My grandfather worked hard his whole life. It was the Italian way. Loyalty to employers was only superseded by loyalty to God and loyalty to family, so it was no surprise to anyone that he labored, what seemed like tirelessly, and was a successful man. Long before I met him, when my mother was still in high school, he was asked to go to Japan to help teach factory owners how American production worked. He met wonderful friends there and came home with fascinating stories about the Japanese culture, an interest he passed on to me long before he died.
My grandfather may have sparked my interest in Japanese culture, but I know a writer who will ignite that passion in all of us. Jan Morrill, author of The Red Kimono, has woven her characters an exquisite tapestry of bigotry and betrayal, treachery and tradition, friendship and forgiveness, conflict and compassion. In addition to being a wonderful writer, Jan is an accomplished artist and has been very helpful to me in my writing efforts. I was thrilled when I asked her to guest post about her book’s upcoming release and she agreed. Here is what she had to say:
Last night, I lay in bed thinking about what I’d like to say in this, perhaps my last guest post before The Red Kimono is released. I began to liken the waiting process to awaiting the birth of my children. (By the way, the latest “due” date for The Red Kimono is February 20, University of Arkansas Press.)
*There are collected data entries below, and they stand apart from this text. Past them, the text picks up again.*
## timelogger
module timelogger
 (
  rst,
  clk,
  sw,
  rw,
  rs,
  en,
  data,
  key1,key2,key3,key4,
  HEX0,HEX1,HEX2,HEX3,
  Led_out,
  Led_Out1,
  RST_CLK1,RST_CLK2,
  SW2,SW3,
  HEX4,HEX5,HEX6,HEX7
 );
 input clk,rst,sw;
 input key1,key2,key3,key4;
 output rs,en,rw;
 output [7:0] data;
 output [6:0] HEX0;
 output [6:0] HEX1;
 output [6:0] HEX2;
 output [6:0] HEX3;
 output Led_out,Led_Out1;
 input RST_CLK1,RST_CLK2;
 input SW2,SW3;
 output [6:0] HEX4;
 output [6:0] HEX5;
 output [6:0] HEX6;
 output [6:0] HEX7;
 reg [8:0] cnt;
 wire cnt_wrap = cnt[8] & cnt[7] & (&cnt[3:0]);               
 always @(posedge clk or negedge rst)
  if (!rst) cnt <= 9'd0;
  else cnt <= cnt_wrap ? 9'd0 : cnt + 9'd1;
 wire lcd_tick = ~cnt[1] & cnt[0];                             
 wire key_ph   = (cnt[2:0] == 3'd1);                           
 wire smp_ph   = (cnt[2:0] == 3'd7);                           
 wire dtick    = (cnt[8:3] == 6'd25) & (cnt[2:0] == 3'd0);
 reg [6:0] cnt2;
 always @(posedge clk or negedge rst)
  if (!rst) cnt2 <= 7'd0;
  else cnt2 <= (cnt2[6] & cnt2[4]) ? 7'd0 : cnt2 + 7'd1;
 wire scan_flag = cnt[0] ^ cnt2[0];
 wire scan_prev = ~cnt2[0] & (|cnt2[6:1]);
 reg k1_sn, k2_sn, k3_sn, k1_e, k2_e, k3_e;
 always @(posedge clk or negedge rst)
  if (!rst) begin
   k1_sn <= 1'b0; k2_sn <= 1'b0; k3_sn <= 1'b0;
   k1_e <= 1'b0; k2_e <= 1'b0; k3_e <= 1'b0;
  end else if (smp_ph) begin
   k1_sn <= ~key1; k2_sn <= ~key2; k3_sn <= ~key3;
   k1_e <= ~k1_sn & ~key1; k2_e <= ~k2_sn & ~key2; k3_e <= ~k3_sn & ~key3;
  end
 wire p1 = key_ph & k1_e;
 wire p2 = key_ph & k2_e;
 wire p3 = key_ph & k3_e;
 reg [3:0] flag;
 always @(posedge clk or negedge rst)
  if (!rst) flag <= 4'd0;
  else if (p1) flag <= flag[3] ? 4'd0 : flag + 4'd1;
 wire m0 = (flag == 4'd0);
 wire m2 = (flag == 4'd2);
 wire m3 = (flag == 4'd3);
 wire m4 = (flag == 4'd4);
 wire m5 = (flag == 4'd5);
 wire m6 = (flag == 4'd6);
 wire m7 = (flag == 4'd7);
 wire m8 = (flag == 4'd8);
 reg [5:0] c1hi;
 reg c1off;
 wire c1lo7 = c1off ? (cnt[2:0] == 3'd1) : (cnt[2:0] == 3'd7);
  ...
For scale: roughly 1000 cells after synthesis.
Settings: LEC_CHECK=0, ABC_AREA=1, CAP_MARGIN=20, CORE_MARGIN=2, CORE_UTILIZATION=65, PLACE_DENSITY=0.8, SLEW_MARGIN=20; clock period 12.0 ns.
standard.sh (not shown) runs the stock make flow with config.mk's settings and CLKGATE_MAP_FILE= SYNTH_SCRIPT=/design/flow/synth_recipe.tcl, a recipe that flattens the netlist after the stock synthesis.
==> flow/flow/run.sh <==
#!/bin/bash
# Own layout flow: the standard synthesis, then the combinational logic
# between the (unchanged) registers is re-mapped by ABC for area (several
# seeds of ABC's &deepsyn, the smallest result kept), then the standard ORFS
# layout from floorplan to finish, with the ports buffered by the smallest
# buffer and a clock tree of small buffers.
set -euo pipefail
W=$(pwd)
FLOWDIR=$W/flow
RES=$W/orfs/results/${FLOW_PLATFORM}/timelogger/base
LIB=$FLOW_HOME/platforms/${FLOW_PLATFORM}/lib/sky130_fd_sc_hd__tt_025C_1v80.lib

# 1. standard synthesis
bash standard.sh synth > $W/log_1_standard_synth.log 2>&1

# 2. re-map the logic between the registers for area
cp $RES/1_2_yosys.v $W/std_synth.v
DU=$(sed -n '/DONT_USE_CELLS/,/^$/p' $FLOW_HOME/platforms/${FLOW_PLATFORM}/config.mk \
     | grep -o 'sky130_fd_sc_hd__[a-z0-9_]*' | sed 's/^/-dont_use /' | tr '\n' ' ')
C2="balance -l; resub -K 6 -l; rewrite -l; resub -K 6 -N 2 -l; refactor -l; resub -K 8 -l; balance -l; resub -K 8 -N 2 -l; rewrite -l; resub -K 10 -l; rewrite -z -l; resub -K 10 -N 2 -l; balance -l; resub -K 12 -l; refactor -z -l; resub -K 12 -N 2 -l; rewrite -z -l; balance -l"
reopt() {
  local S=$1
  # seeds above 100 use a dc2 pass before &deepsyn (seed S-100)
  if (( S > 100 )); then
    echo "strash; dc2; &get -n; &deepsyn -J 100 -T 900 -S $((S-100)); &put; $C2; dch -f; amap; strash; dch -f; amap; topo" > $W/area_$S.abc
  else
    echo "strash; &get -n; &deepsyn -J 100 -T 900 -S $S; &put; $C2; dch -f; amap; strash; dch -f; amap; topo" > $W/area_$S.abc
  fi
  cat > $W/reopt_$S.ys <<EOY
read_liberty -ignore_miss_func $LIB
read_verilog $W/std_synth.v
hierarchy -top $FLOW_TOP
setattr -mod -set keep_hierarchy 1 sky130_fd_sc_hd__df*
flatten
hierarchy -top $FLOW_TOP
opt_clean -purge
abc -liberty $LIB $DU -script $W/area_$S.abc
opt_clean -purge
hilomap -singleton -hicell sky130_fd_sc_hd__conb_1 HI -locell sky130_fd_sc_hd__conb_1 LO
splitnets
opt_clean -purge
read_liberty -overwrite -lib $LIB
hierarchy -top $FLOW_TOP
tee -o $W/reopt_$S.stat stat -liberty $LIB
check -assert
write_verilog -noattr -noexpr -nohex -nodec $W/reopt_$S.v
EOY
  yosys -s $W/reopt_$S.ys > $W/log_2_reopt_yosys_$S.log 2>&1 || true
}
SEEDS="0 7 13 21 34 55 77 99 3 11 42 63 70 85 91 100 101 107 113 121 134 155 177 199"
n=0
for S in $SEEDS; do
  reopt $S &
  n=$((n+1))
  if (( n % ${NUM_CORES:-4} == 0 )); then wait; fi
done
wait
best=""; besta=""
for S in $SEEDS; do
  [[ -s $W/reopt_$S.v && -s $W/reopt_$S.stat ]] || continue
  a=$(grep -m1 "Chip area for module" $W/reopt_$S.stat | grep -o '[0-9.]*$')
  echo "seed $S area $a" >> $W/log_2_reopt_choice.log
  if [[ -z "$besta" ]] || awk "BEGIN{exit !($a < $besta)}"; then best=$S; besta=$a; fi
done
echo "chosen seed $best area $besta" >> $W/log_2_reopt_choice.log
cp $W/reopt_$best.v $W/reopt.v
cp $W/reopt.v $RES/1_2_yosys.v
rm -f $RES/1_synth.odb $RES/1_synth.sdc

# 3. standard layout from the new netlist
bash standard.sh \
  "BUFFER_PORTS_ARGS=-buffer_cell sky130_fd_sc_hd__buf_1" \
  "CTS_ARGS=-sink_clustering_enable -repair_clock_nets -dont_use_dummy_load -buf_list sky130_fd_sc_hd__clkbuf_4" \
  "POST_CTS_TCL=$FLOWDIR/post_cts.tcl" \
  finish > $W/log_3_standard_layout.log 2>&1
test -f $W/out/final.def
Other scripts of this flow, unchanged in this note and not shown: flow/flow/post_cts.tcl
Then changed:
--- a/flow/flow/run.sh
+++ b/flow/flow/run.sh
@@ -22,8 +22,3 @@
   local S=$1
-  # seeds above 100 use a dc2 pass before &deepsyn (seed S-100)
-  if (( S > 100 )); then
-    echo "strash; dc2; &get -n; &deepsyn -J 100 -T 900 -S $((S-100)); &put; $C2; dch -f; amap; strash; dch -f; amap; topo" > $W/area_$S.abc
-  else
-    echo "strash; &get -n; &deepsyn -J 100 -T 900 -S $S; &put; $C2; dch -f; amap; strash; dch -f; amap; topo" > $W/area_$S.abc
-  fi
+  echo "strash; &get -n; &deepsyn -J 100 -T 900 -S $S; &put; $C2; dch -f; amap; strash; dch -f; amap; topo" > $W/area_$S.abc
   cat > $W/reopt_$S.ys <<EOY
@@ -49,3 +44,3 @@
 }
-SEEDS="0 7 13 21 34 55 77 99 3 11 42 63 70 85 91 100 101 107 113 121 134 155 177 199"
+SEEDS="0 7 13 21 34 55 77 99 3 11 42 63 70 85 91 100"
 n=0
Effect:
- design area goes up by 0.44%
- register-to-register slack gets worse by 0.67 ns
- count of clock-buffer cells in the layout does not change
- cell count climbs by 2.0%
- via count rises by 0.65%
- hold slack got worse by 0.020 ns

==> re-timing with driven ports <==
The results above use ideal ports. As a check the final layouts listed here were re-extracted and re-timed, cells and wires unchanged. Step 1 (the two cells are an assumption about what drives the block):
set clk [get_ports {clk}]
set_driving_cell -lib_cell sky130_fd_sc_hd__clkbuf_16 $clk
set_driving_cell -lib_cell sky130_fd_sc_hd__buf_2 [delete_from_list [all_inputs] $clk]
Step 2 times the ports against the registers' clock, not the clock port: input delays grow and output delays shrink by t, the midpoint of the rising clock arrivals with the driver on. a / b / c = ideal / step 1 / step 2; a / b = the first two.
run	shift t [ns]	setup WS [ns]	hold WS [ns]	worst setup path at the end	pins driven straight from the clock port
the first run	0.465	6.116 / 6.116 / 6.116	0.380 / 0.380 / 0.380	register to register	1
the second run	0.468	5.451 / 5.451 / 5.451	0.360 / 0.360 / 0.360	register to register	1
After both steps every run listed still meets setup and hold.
Many writers think of our works as our “babies.” When we read out loud, we might as well be offering our toddlers—exposed and vulnerable—for sacrifice to the heartless critique gods. And when they tell us what’s wrong, we begrudgingly edit parts we love, as if cutting off the limbs of our child. Some even refer to it as “killing our babies.”
There are many similarities in waiting for the arrival of my book, too. Changes in due date. Wondering what will it will look like and how it will feel to hold it in my hands. Will it be “healthy ” and will it achieve all that I’ve dreamed it will achieve? Yes, awaiting the release date feels all too familiar to the anticipatory pangs of childbirth.
I recently finished co-presenting a writing workshop with the Sisterhood of the Traveling Pen, where I talked about ways for writers to deepen their characters by getting to know them better. One of method was to interview the character. Another was to write a letter to the character.
The Red Kimono is my first novel. In the last days before the birth of my first child, I wrote my child-to-be a letter and told her about what I was feeling, my hopes, my fears. And so, as I pace the floor, waiting for February 20 (hoping for an early rather than late delivery,) I thought I’d write a letter to my main character, Sachiko Kimura.
Sachi is a nine-year old Japanese American girl who, in the opening of the book, is trying to find her place within two very different cultures. However, feeling out of place becomes the least of her worries when Pearl Harbor is bombed and the world as she knows it comes to an end with the loss of her father and the relocation of her family to an internment camp in Arkansas.
Finally, after more than five years of gestation, your birth date is only days away. What am I thinking about in these last days before your arrival?
Before my children were born, I called them “sparkles in my eye.” You, too, began as a sparkle in my eye. Since my earliest recollection, I dreamed of one day writing a novel, though I often wondered what I would write about. Then, as I began to hear stories about my mother’s internment I thought about how it must have impacted the person she became. Stories began to form in my head, and the seed that became your story was planted.
But there were times that weeds of self-doubt choked how our garden grew. Negative thoughts filled my mind, leaving little room for the creativity I needed to move your story forward:
- You may be able to write short stories, but you’ll never write a novel.
- There are thousands and thousands of new novels being written every day. Why would anyone be interested in this story?
- You’ve got too many other things to do to be wasting your time on a pipe dream.
- This is taking your forever. Give it up.
But you, Nobu and Terrence persisted. Word by word. Page by page. Chapter by chapter. Until finally, the story was complete.
Now, as the due date approaches, I find myself wondering the same things about The Red Kimono that I wondered about my children.
- What does the future hold?
- What will be your place in this world?
- Will I find the proper balance of protecting you and giving you wings?
- Is there room in my heart for another “child?”
Sometimes I think writing The Red Kimono took so long because I couldn’t let go of all of you. I remember feeling a mix of joy and sadness at typing “THE END.”
But, then I realized I will never really let go. Because like my children, I am a part of you and you are a part of me. And this is how it will always be.
Happy “birth” day,
Jan Morrill was born and (mostly) raised in California. Her mother, a Buddhist Japanese American, was an internee during World War II. Her father, a Southern Baptist redhead of Irish descent, retired from the Air Force. Many of her stories reflect memories of growing up in a multicultural, multi-religious, multi-political environment as does her debut novel, THE RED KIMONO, which will be published by the University of Arkansas Press in February 2013.
An artist as well as a writer, she is currently working on the sequel to The Red Kimono.
Jan’s award-winning short stories and memoir essays have been published in the Chicken Soup for the Soul series of books and several anthologies. Recently, she was nominated for the Pushcart Prize for her short story “Xs and Os,” which appeared in the Voices Anthology.